Decía
en mi artículo anterior que estas elecciones predicen un cambio de ciclo a
nivel de Estado, cuya característica fundamental era que lo social se había
metido en el debate político y que la gente empieza a creer que su voto puede
modificar las políticas sociales a su favor. Pues bien, prácticamente es lo que
ha sucedido. Respecto de los resultados hay que añadir un matiz, que las
candidaturas municipales de “unidad popular” son procesos distintos al de
Podemos, aunque todos las identifican con Podemos (exceptuando a muchos que
forman parte de las mismas. Paradoja).
¿Y
ahora, qué? Faltan dos momentos muy significativos. El primero son los pactos
de izquierda que se están fraguando. Está claro que las izquierdas van a pactar
entre ellas a favor del que más escaños tenga para desbancar al PP del poder
institucional. Es justo y necesario. No es más que la traducción del mandato
popular. Nada que ver con muchas declaraciones públicas que los líderes dan
como carnaza a los medios de comunicación y que componen un falso escenario
teatral.
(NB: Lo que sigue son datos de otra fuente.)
--- src/rtl/core/mrs_pkg.sv ---
`timescale 1ns / 1ps
package mrs_pkg;

   localparam logic [15:0] CRC_INIT   = 16'hFFFF;
   localparam logic [15:0] CRC_POLY   = 16'hA001;
   localparam logic [7:0]  EXC_FLAG   = 8'h80;
   localparam logic [7:0]  EXC_CRC    = 8'h08;
   localparam logic [7:0]  EXC_RANGE  = 8'h02;
   localparam logic [7:0]  EXC_FUNC   = 8'h04;
   localparam logic [7:0]  FN_READ_COILS  = 8'h01;
   localparam logic [7:0]  FN_READ_INPUTS = 8'h02;
   localparam logic [7:0]  FN_READ_REGS   = 8'h03;
   localparam logic [7:0]  FN_WRITE_COIL  = 8'h05;
   localparam logic [7:0]  FN_WRITE_REG   = 8'h06;
   localparam logic [7:0]  FN_WRITE_MULTI = 8'h10;
   localparam logic [15:0] COIL_ON    = 16'hFF00;
   localparam logic [7:0]  BYTE_MASK  = 8'hFF;

   typedef enum logic [2:0] {
      KIND_EXC,
      KIND_COILS,
      KIND_INPUTS,
      KIND_READ_REGS,
      KIND_WRITE_COIL,
      KIND_WRITE_REG,
      KIND_WRITE_MULTI
   } kind_type;

   typedef struct packed {
      kind_type    kind;
      logic [7:0]  func;
      logic [7:0]  code;
      logic [15:0] addr;
      logic [15:0] qty;
      logic [15:0] inputs;
   } job_type;

   typedef enum logic [2:0] {
      ST_IDLE,
      ST_EXEC,
      ST_MRD_HI,
      ST_MRD_LO,
      ST_MWR,
      ST_EMIT
   } back_state_type;

   function automatic logic [15:0] crc_byte(input logic [15:0] crc_i, input logic [7:0] data_i);
      logic [15:0] c;
      c = crc_i ^ {8'h00, data_i};
      for (int b = 0; b < 8; b++) begin
         c = c[0] ? ((c >> 1) ^ CRC_POLY) : (c >> 1);
      end
      return c;
   endfunction

endpackage

--- src/rtl/core/mrs_ram.sv ---
`timescale 1ns / 1ps
module mrs_ram #(
   parameter int WIDTH = 8,
   parameter int DEPTH = 64
) (
   input  logic                     clock,
   input  logic                     wr_en,
   input  logic [$clog2(DEPTH)-1:0] wr_addr,
   input  logic [WIDTH-1:0]         wr_data,
   input  logic [$clog2(DEPTH)-1:0] rd_addr,
   output logic [WIDTH-1:0]         rd_data
);

   logic [WIDTH-1:0] mem_ff [DEPTH];
   logic [WIDTH-1:0] rd_data_ff;

   always_ff @(posedge clock) begin
      if (wr_en) begin
         mem_ff[wr_addr] <= wr_data;
      end
      rd_data_ff <= mem_ff[rd_addr];
   end

   assign rd_data = rd_data_ff;

endmodule

--- src/rtl/core/mrs_front.sv ---
`timescale 1ns / 1ps
module mrs_front #(
   parameter int REG_COUNT   = 16,
   parameter int COIL_COUNT  = 32,
   parameter int INPUT_COUNT = 16,
   parameter int FRAME_MAX   = 64,
   localparam int LW = $clog2(FRAME_MAX + 2),
   localparam int AW = $clog2(FRAME_MAX)
) (
   input  logic            clock,
   input  logic            reset,
   input  logic            req_valid,
   output logic            req_stall,
   input  logic [7:0]      req_rx_byte,
   input  logic            req_frame_end,
   input  logic [15:0]     req_discrete_inputs,
   input  logic            back_busy,
   input  logic            queue_full,
   output logic            ram_wr_en,
   output logic [AW-1:0]   ram_wr_addr,
   output logic [7:0]      ram_wr_data,
   output logic            push_valid,
   output mrs_pkg::job_type push_job
);

   logic [LW-1:0] len_ff, len_in;
   logic [7:0]    func_ff, func_in, ahi_ff, ahi_in, alo_ff, alo_in;
   logic [7:0]    qhi_ff, qhi_in, qlo_ff, qlo_in, bc_ff, bc_in, last_ff, last_in;
   logic [15:0]   crc_run_ff, crc_run_in, crc_prev_ff, crc_prev_in;
   logic          accept;
   logic [LW-1:0] n_c;
   logic [9:0]    n10;
   logic [7:0]    func_c, bc_c;
   logic [15:0]   a_c, q_c;
   logic [16:0]   sum_c;
   logic          crc_ok, known, cls_push;
   mrs_pkg::kind_type cls_kind;
   logic [7:0]    cls_code;

   assign req_stall = queue_full | back_busy;
   assign accept    = req_valid & ~req_stall;

   // header fields, taking the current byte where it lands on them
   always_comb begin
      func_c = (len_ff == LW'(1)) ? req_rx_byte : func_ff;
      a_c    = {(len_ff == LW'(2)) ? req_rx_byte : ahi_ff,
                (len_ff == LW'(3)) ? req_rx_byte : alo_ff};
      q_c    = {(len_ff == LW'(4)) ? req_rx_byte : qhi_ff,
                (len_ff == LW'(5)) ? req_rx_byte : qlo_ff};
      bc_c   = (len_ff == LW'(6)) ? req_rx_byte : bc_ff;
      n_c    = (len_ff <= LW'(FRAME_MAX)) ? len_ff + LW'(1) : len_ff;
      n10    = 10'(n_c);
      sum_c  = {1'b0, a_c} + {1'b0, q_c};
      crc_ok = (crc_prev_ff[7:0] == last_ff) && (crc_prev_ff[15:8] == req_rx_byte);
   end

   always_comb begin
      known = func_c inside {mrs_pkg::FN_READ_COILS, mrs_pkg::FN_READ_INPUTS,
                             mrs_pkg::FN_READ_REGS, mrs_pkg::FN_WRITE_COIL,
                             mrs_pkg::FN_WRITE_REG, mrs_pkg::FN_WRITE_MULTI};
      cls_push = 1'b1;
      cls_kind = mrs_pkg::KIND_EXC;
      cls_code = mrs_pkg::EXC_RANGE;
      if (n10 < 10'd4 || n10 > 10'(FRAME_MAX)) begin
         cls_push = 1'b0;
      end else if (func_c == mrs_pkg::FN_READ_INPUTS && n10 == 10'd8 && crc_ok &&
                   q_c != 16'd0 && sum_c <= 17'(INPUT_COUNT)) begin
         cls_kind = mrs_pkg::KIND_INPUTS;
      end else if (!crc_ok) begin
         cls_push = known;
         cls_code = mrs_pkg::EXC_CRC;
      end else if (!known) begin
         cls_code = mrs_pkg::EXC_FUNC;
      end else if (func_c != mrs_pkg::FN_WRITE_MULTI && n10 != 10'd8) begin
         cls_code = mrs_pkg::EXC_RANGE;
      end else if (func_c == mrs_pkg::FN_WRITE_MULTI && n10 < 10'd9) begin
         cls_code = mrs_pkg::EXC_RANGE;
      end else begin
         case (func_c)
            mrs_pkg::FN_READ_COILS: begin
               if (q_c != 16'd0 && sum_c <= 17'(COIL_COUNT)) cls_kind = mrs_pkg::KIND_COILS;
            end
            mrs_pkg::FN_READ_INPUTS: begin
               if (q_c != 16'd0 && sum_c <= 17'(INPUT_COUNT)) cls_kind = mrs_pkg::KIND_INPUTS;
            end
            mrs_pkg::FN_READ_REGS: begin
               if (q_c != 16'd0 && sum_c <= 17'(REG_COUNT)) cls_kind = mrs_pkg::KIND_READ_REGS;
            end
            mrs_pkg::FN_WRITE_COIL: begin
               if (a_c < 16'(COIL_COUNT)) cls_kind = mrs_pkg::KIND_WRITE_COIL;
            end
            mrs_pkg::FN_WRITE_REG: begin
               if (a_c < 16'(REG_COUNT)) cls_kind = mrs_pkg::KIND_WRITE_REG;
            end
            mrs_pkg::FN_WRITE_MULTI: begin
               if (q_c != 16'd0 && sum_c <= 17'(REG_COUNT) &&
                   {8'h00, bc_c} == {q_c[14:0], 1'b0} && n10 == 10'd9 + 10'(bc_c))
                  cls_kind = mrs_pkg::KIND_WRITE_MULTI;
            end
            default: cls_code = mrs_pkg::EXC_FUNC;
         endcase
      end
   end

   always_comb begin
      len_in      = len_ff;
      crc_run_in  = crc_run_ff;
      crc_prev_in = crc_prev_ff;
      func_in     = func_ff;
      ahi_in      = ahi_ff;
      alo_in      = alo_ff;
      qhi_in      = qhi_ff;
      qlo_in      = qlo_ff;
      bc_in       = bc_ff;
      last_in     = last_ff;
      if (accept) begin
         func_in = func_c;
         ahi_in  = a_c[15:8];
         alo_in  = a_c[7:0];
         qhi_in  = q_c[15:8];
         qlo_in  = q_c[7:0];
         bc_in   = bc_c;
         last_in = req_rx_byte;
         if (req_frame_end) begin
            len_in      = '0;
            crc_run_in  = mrs_pkg::CRC_INIT;
            crc_prev_in = mrs_pkg::CRC_INIT;
         end else begin
            len_in      = n_c;
            crc_prev_in = crc_run_ff;
            crc_run_in  = mrs_pkg::crc_byte(crc_run_ff, req_rx_byte);
         end
      end
   end

   always_ff @(posedge clock) begin
      if (reset) begin
         len_ff      <= '0;
         crc_run_ff  <= mrs_pkg::CRC_INIT;
         crc_prev_ff <= mrs_pkg::CRC_INIT;
      end else begin
         len_ff      <= len_in;
         crc_run_ff  <= crc_run_in;
         crc_prev_ff <= crc_prev_in;
      end
      func_ff <= func_in;
      ahi_ff  <= ahi_in;
      alo_ff  <= alo_in;
      qhi_ff  <= qhi_in;
      qlo_ff  <= qlo_in;
      bc_ff   <= bc_in;
      last_ff <= last_in;
   end

   assign ram_wr_en   = accept && (len_ff < LW'(FRAME_MAX));
   assign ram_wr_addr = len_ff[AW-1:0];
   assign ram_wr_data = req_rx_byte;

   assign push_valid      = accept & req_frame_end & cls_push;
   assign push_job.kind   = cls_kind;
   assign push_job.func   = func_c;
   assign push_job.code   = cls_code;
   assign push_job.addr   = a_c;
   assign push_job.qty    = q_c;
   assign push_job.inputs = 16'(req_discrete_inputs[INPUT_COUNT-1:0]);

endmodule

--- src/rtl/core/mrs_queue.sv ---
`timescale 1ns / 1ps
module mrs_queue (
   input  logic             clock,
   input  logic             reset,
   input  logic             push_valid,
   input  mrs_pkg::job_type push_job,
   output logic             full,
   output logic             pop_valid,
   input  logic             pop_ready,
   output mrs_pkg::job_type pop_job
);

   logic             valid_ff, valid_in;
   mrs_pkg::job_type job_ff, job_in;

   always_comb begin
      valid_in = valid_ff;
      job_in   = job_ff;
      if (pop_ready) valid_in = 1'b0;
      if (push_valid) begin
         valid_in = 1'b1;
         job_in   = push_job;
      end
   end

   always_ff @(posedge clock) begin
      if (reset) begin
         valid_ff <= 1'b0;
      end else begin
         valid_ff <= valid_in;
      end
      job_ff <= job_in;
   end

   assign full      = valid_ff;
   assign pop_valid = valid_ff;
   assign pop_job   = job_ff;

endmodule

--- src/rtl/core/mrs_back.sv ---
`timescale 1ns / 1ps
module mrs_back #(
   parameter int REG_COUNT  = 16,
   parameter int COIL_COUNT = 32,
   parameter int FRAME_MAX  = 64,
   localparam int AW = $clog2(FRAME_MAX),
   localparam int RW = (REG_COUNT > 1) ? $clog2(REG_COUNT) : 1,
   localparam int CW = $clog2(COIL_COUNT)
) (
   input  logic             clock,
   input  logic             reset,
   input  logic [7:0]       station_address,
   input  logic             job_valid,
   output logic             job_pop,
   input  mrs_pkg::job_type job,
   output logic             busy,
   output logic [AW-1:0]    ram_rd_addr,
   input  logic [7:0]       ram_rd_data,
   output logic             rsp_valid,
   input  logic             rsp_stall,
   output logic [7:0]       rsp_tx_byte,
   output logic             rsp_reply_last,
   output logic [31:0]      rsp_coil_levels
);

   mrs_pkg::back_state_type state_ff, state_in;
   mrs_pkg::job_type job_ff, job_in;
   logic [COIL_COUNT-1:0] coil_ff, coil_in;
   logic [15:0]   hold_ff [REG_COUNT];
   logic          hw_en;
   logic [RW-1:0] hw_addr;
   logic [15:0]   hw_data;
   logic [31:0]   bits_ff, bits_in, src;
   logic [RW-1:0] ptr_ff, ptr_in;
   logic          lo_ff, lo_in;
   logic [6:0]    idx_ff, idx_in, blen_ff, blen_in;
   logic [15:0]   crc_ff, crc_in;
   logic [AW-1:0] radr_ff, radr_in;
   logic [7:0]    hi_ff, hi_in;
   logic [4:0]    cnt_ff, cnt_in;
   logic          ov_ff, ov_in, olast_ff, olast_in;
   logic [7:0]    obyte_ff, obyte_in;
   logic [31:0]   ocoil_ff, ocoil_in;
   logic          out_load;
   logic [7:0]    body;
   logic [6:0]    nbytes;

   assign out_load = ~ov_ff | ~rsp_stall;
   assign busy     = (state_ff != mrs_pkg::ST_IDLE);
   assign ram_rd_addr = radr_ff;
   assign nbytes   = (7'(job_ff.qty[5:0]) + 7'd7) >> 3;
   assign src      = (job_ff.kind == mrs_pkg::KIND_COILS) ? 32'(coil_ff) : 32'(job_ff.inputs);

   // body byte at the current position
   always_comb begin
      body = 8'h00;
      if (idx_ff == 7'd0) begin
         body = station_address;
      end else if (idx_ff == 7'd1) begin
         body = (job_ff.kind == mrs_pkg::KIND_EXC) ? (job_ff.func | mrs_pkg::EXC_FLAG)
                                                   : job_ff.func;
      end else if (idx_ff == 7'd2) begin
         case (job_ff.kind)
            mrs_pkg::KIND_EXC:                          body = job_ff.code;
            mrs_pkg::KIND_COILS, mrs_pkg::KIND_INPUTS:  body = 8'(nbytes);
            mrs_pkg::KIND_READ_REGS:                    body = {job_ff.qty[6:0], 1'b0};
            default:                                    body = job_ff.addr[15:8];
         endcase
      end else begin
         case (job_ff.kind)
            mrs_pkg::KIND_COILS, mrs_pkg::KIND_INPUTS: body = bits_ff[7:0];
            mrs_pkg::KIND_READ_REGS:
               body = lo_ff ? hold_ff[ptr_ff][7:0] : hold_ff[ptr_ff][15:8];
            default: begin
               if (idx_ff == 7'd3)      body = job_ff.addr[7:0];
               else if (idx_ff == 7'd4) body = job_ff.qty[15:8];
               else                     body = job_ff.qty[7:0];
            end
         endcase
      end
   end

   always_comb begin
      state_in = state_ff;
      job_in   = job_ff;
      coil_in  = coil_ff;
      bits_in  = bits_ff;
      ptr_in   = ptr_ff;
      lo_in    = lo_ff;
      idx_in   = idx_ff;
      blen_in  = blen_ff;
      crc_in   = crc_ff;
      radr_in  = radr_ff;
      hi_in    = hi_ff;
      cnt_in   = cnt_ff;
      ov_in    = ov_ff;
      olast_in = olast_ff;
      obyte_in = obyte_ff;
      ocoil_in = ocoil_ff;
      job_pop  = 1'b0;
      hw_en    = 1'b0;
      hw_addr  = job_ff.addr[RW-1:0];
      hw_data  = job_ff.qty;
      if (out_load) ov_in = 1'b0;
      case (state_ff)
         mrs_pkg::ST_IDLE: begin
            if (job_valid) begin
               job_pop  = 1'b1;
               job_in   = job;
               state_in = mrs_pkg::ST_EXEC;
            end
         end
         mrs_pkg::ST_EXEC: begin
            idx_in   = '0;
            crc_in   = mrs_pkg::CRC_INIT;
            lo_in    = 1'b0;
            ptr_in   = job_ff.addr[RW-1:0];
            bits_in  = (src >> job_ff.addr[4:0]) & ~(32'hFFFF_FFFF << job_ff.qty[5:0]);
            radr_in  = AW'(7);
            cnt_in   = '0;
            state_in = mrs_pkg::ST_EMIT;
            case (job_ff.kind)
               mrs_pkg::KIND_EXC:                         blen_in = 7'd3;
               mrs_pkg::KIND_COILS, mrs_pkg::KIND_INPUTS: blen_in = 7'd3 + nbytes;
               mrs_pkg::KIND_READ_REGS:  blen_in = 7'd3 + {job_ff.qty[5:0], 1'b0};
               default:                                   blen_in = 7'd6;
            endcase
            if (job_ff.kind == mrs_pkg::KIND_WRITE_COIL) begin
               if (job_ff.qty == mrs_pkg::COIL_ON)
                  coil_in[job_ff.addr[CW-1:0]] = 1'b1;
               else if (job_ff.qty == 16'h0000)
                  coil_in[job_ff.addr[CW-1:0]] = 1'b0;
            end
            if (job_ff.kind == mrs_pkg::KIND_WRITE_REG) hw_en = 1'b1;
            if (job_ff.kind == mrs_pkg::KIND_WRITE_MULTI) state_in = mrs_pkg::ST_MRD_HI;
         end
         mrs_pkg::ST_MRD_HI: begin
            radr_in  = radr_ff + AW'(1);
            state_in = mrs_pkg::ST_MRD_LO;
         end
         mrs_pkg::ST_MRD_LO: begin
            hi_in    = ram_rd_data;
            radr_in  = radr_ff + AW'(1);
            state_in = mrs_pkg::ST_MWR;
         end
         mrs_pkg::ST_MWR: begin
            hw_en   = 1'b1;
            hw_addr = ptr_ff;
            hw_data = {hi_ff, ram_rd_data};
            ptr_in  = ptr_ff + RW'(1);
            cnt_in  = cnt_ff + 5'd1;
            if (16'(cnt_ff) + 16'd1 == job_ff.qty) begin
               state_in = mrs_pkg::ST_EMIT;
               ptr_in   = job_ff.addr[RW-1:0];
            end else begin
               state_in = mrs_pkg::ST_MRD_HI;
            end
         end
         mrs_pkg::ST_EMIT: begin
            if (out_load) begin
               ov_in    = 1'b1;
               ocoil_in = 32'(coil_ff);
               olast_in = 1'b0;
               idx_in   = idx_ff + 7'd1;
               if (idx_ff < blen_ff) begin
                  obyte_in = body;
                  crc_in   = mrs_pkg::crc_byte(crc_ff, body);
                  if (idx_ff >= 7'd3) begin
                     bits_in = bits_ff >> 8;
                     lo_in   = ~lo_ff;
                     if (lo_ff) ptr_in = ptr_ff + RW'(1);
                  end
               end else if (idx_ff == blen_ff) begin
                  obyte_in = crc_ff[7:0];
               end else begin
                  obyte_in = crc_ff[15:8];
                  olast_in = 1'b1;
                  state_in = mrs_pkg::ST_IDLE;
               end
            end
         end
         default: state_in = mrs_pkg::ST_IDLE;
      endcase
   end

   always_ff @(posedge clock) begin
      if (reset) begin
         state_ff <= mrs_pkg::ST_IDLE;
         coil_ff  <= '0;
         ov_ff    <= 1'b0;
      end else begin
         state_ff <= state_in;
         coil_ff  <= coil_in;
         ov_ff    <= ov_in;
      end
      job_ff   <= job_in;
      bits_ff  <= bits_in;
      ptr_ff   <= ptr_in;
      lo_ff    <= lo_in;
      idx_ff   <= idx_in;
      blen_ff  <= blen_in;
      crc_ff   <= crc_in;
      radr_ff  <= radr_in;
      hi_ff    <= hi_in;
      cnt_ff   <= cnt_in;
      olast_ff <= olast_in;
      obyte_ff <= obyte_in;
      ocoil_ff <= ocoil_in;
   end

   // holding registers power up as one for the low twenty words
   always_ff @(posedge clock) begin
      if (reset) begin
         for (int i = 0; i < REG_COUNT; i++) begin
            hold_ff[i] <= (i < 20) ? 16'd1 : 16'd0;
         end
      end else if (hw_en) begin
         hold_ff[hw_addr] <= hw_data;
      end
   end

   assign rsp_valid       = ov_ff;
   assign rsp_tx_byte     = obyte_ff;
   assign rsp_reply_last  = olast_ff;
   assign rsp_coil_levels = ocoil_ff;

endmodule

--- src/rtl/core/modbus_rtu_slave_frame_handler_top.sv ---
`timescale 1ns / 1ps
// modbus rtu slave frame handler
// req channel: one received byte per beat, req_frame_end on the last byte of
//   the frame, req_discrete_inputs sampled on that last beat
// rsp channel: one reply byte per beat, rsp_reply_last on the crc high byte,
//   rsp_coil_levels gives the coils after the request on every beat
// csr channel: write of the station address, always ready, reset value 4
// a byte that does not end a frame goes into the frame memory; after the
//   last byte the job is registered in the queue and the sequencer takes it
//   (write multiple first reads each register from the frame memory), then
//   sends one reply byte per cycle while rsp is not stalled
// the front side stalls req while a frame is queued or being served, so one
//   frame is handled at a time; rsp stall holds the reply byte in the output
//   register and the reply sequencer waits
// reset clears the frame counter, coils, queue and output; holding words
//   take their power-up value at once, no clearing pass is needed
module modbus_rtu_slave_frame_handler_top #(
   parameter int REG_COUNT   = 16,
   parameter int COIL_COUNT  = 32,
   parameter int INPUT_COUNT = 16,
   parameter int FRAME_MAX   = 64
) (
   input  logic        clock,
   input  logic        reset,
   input  logic        req_valid,
   output logic        req_stall,
   input  logic [7:0]  req_rx_byte,
   input  logic        req_frame_end,
   input  logic [15:0] req_discrete_inputs,
   output logic        rsp_valid,
   input  logic        rsp_stall,
   output logic [7:0]  rsp_tx_byte,
   output logic        rsp_reply_last,
   output logic [31:0] rsp_coil_levels,
   input  logic        csr_valid,
   output logic        csr_ready,
   input  logic [7:0]  csr_station_address
);

   localparam int AW = $clog2(FRAME_MAX);

   logic [7:0]       station_ff, station_in;
   logic             ram_wr_en;
   logic [AW-1:0]    ram_wr_addr, ram_rd_addr;
   logic [7:0]       ram_wr_data, ram_rd_data;
   logic             push_valid, queue_full, pop_valid, pop_ready, back_busy;
   mrs_pkg::job_type push_job, pop_job;

   assign csr_ready  = 1'b1;
   assign station_in = (csr_valid & csr_ready) ? csr_station_address : station_ff;

   always_ff @(posedge clock) begin
      if (reset) begin
         station_ff <= 8'd4;
      end else begin
         station_ff <= station_in;
      end
   end

   mrs_ram #(.WIDTH(8), .DEPTH(FRAME_MAX)) u_frame_ram (
      .clock   (clock),
      .wr_en   (ram_wr_en),
      .wr_addr (ram_wr_addr),
      .wr_data (ram_wr_data),
      .rd_addr (ram_rd_addr),
      .rd_data (ram_rd_data)
   );

   mrs_front #(
      .REG_COUNT(REG_COUNT), .COIL_COUNT(COIL_COUNT),
      .INPUT_COUNT(INPUT_COUNT), .FRAME_MAX(FRAME_MAX)
   ) u_front (
      .clock               (clock),
      .reset               (reset),
      .req_valid           (req_valid),
      .req_stall           (req_stall),
      .req_rx_byte         (req_rx_byte),
      .req_frame_end       (req_frame_end),
      .req_discrete_inputs (req_discrete_inputs),
      .back_busy           (back_busy),
      .queue_full          (queue_full),
      .ram_wr_en           (ram_wr_en),
      .ram_wr_addr         (ram_wr_addr),
      .ram_wr_data         (ram_wr_data),
      .push_valid          (push_valid),
      .push_job            (push_job)
   );

   mrs_queue u_queue (
      .clock      (clock),
      .reset      (reset),
      .push_valid (push_valid),
      .push_job   (push_job),
      .full       (queue_full),
      .pop_valid  (pop_valid),
      .pop_ready  (pop_ready),
      .pop_job    (pop_job)
   );

   mrs_back #(
      .REG_COUNT(REG_COUNT), .COIL_COUNT(COIL_COUNT), .FRAME_MAX(FRAME_MAX)
   ) u_back (
      .clock           (clock),
      .reset           (reset),
      .station_address (station_ff),
      .job_valid       (pop_valid),
      .job_pop         (pop_ready),
      .job             (pop_job),
      .busy            (back_busy),
      .ram_rd_addr     (ram_rd_addr),
      .ram_rd_data     (ram_rd_data),
      .rsp_valid       (rsp_valid),
      .rsp_stall       (rsp_stall),
      .rsp_tx_byte     (rsp_tx_byte),
      .rsp_reply_last  (rsp_reply_last),
      .rsp_coil_levels (rsp_coil_levels)
   );

endmodule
Porque eso de “las listas más votadas” es un sofisma engañoso, pues
quien elige a los alcaldes son los concejales, y a los presidentes autonómicos
los eligen los parlamentarios regionales. Si el legislador hubiese querido otra
cosa, hubiese dicho otra cosa y sería otra ley distinta la que marcase el
procedimiento.
El
segundo momento, una vez constituidas las instituciones y elegidos sus alcaldes
y presidentes, es la gestión que esas instituciones van a hacer. Es la hora de
la verdad. Hasta este momento todo es un prólogo litúrgico excesivamente largo y
solemne. Hay países de nuestro entorno que abrevian muchísimo más los tiempos
para constituir sus instituciones, porque allí la democracia es un fenómeno
habitual y ordinario.
“Es
en la praxis y no en la teoría donde se realiza el concepto de verdad”, decía K. Marx. Y efectivamente, es en la
gestión donde se podrá verificar si todo esto ha merecido la pena. Si todo lo
que los partidos y coaliciones pactantes declaran como “líneas rojas” (qué
expresión más ridícula) las interiorizan y supiesen cómo llevarlas a cabo y con
qué medios económicos y organizativos, no tienen más que elaborar un breve
documento con un programa mínimo común. Así de sencillo.
Los
pactantes son fundamentalmente dos, el PSOE y Podemos (incluyendo las
candidaturas populares municipales). En muchos casos son también necesarios
otros partidos de izquierda. Ambos partidos tienen características muy
distintas que tendrán que limar para confluir. El PSOE tiene que hacerse perdonar sus últimos años
de gestión, en los que su prepotencia política y su oxidación gestora derivó en
corrupción e ineficacia, tanto directa como indirectamente. En estas elecciones
ha recibido un regalo maravilloso que consiste en una segunda oportunidad para
que, desde los ayuntamientos y gobiernos autonómicos, demuestre que los
principios socialistas siguen vigentes y son viables. Para ello deberá hacer
realmente una renovación de personas e ideas que todavía no ha realizado
suficientemente. Debería copiar algo de la gestión que los ayuntamientos de
izquierda hicieron en 1979 y que tanto influyó en la victoria socialista de
1982. El PCE, que protagonizó una buena parte de esa gestión, no lo rentabilizó
tanto. El malditismo de la letra “C” empezaba a funcionar y hubo que inventar
IU, actualmente en crisis profunda por la fagocitación de Podemos.
Podemos
y sus subproductos tienen que demostrar dos cosas: la primera es su honestidad,
puesto que aún no han gobernado. En democracia no hay que dar nada por
supuesto. Y la segunda es su capacidad de gestión, ya que en su mayoría son
gente sin experiencia política, aunque tengan en su haber su profesionalidad
privada. Se trata de dos ámbitos muy distintos. La gestión pública es realmente
compleja y complicada, aunque todo es susceptible de ser aprendido por gente
capacitada y dispuesta.
Ambos,
PSOE y Podemos, deberán demostrar que “la gente” ha hablado en esta dirección y
que ahora son ellos los que deben traducir esa voluntad popular. La ciudadanía
percibe la bondad de la política a través de la acción institucional y no de
los discursos públicos ni de la vida orgánica de los partidos. A partir de
ahora las instituciones deben ser de cristal, lo que no quiere decir
asamblearias, eficaces, eficientes y justas. Sus funcionarios deben ser la garantía
profesional de su funcionamiento, dejando las libres designaciones reducidas a
las imprescindibles. Y el cumplimiento de la ley (su letra y su espíritu) debe
ser la referencia básica en esa gestión. La corrupción no es más que una mera
consecuencia de la ilegalidad y la opacidad en la gestión pública.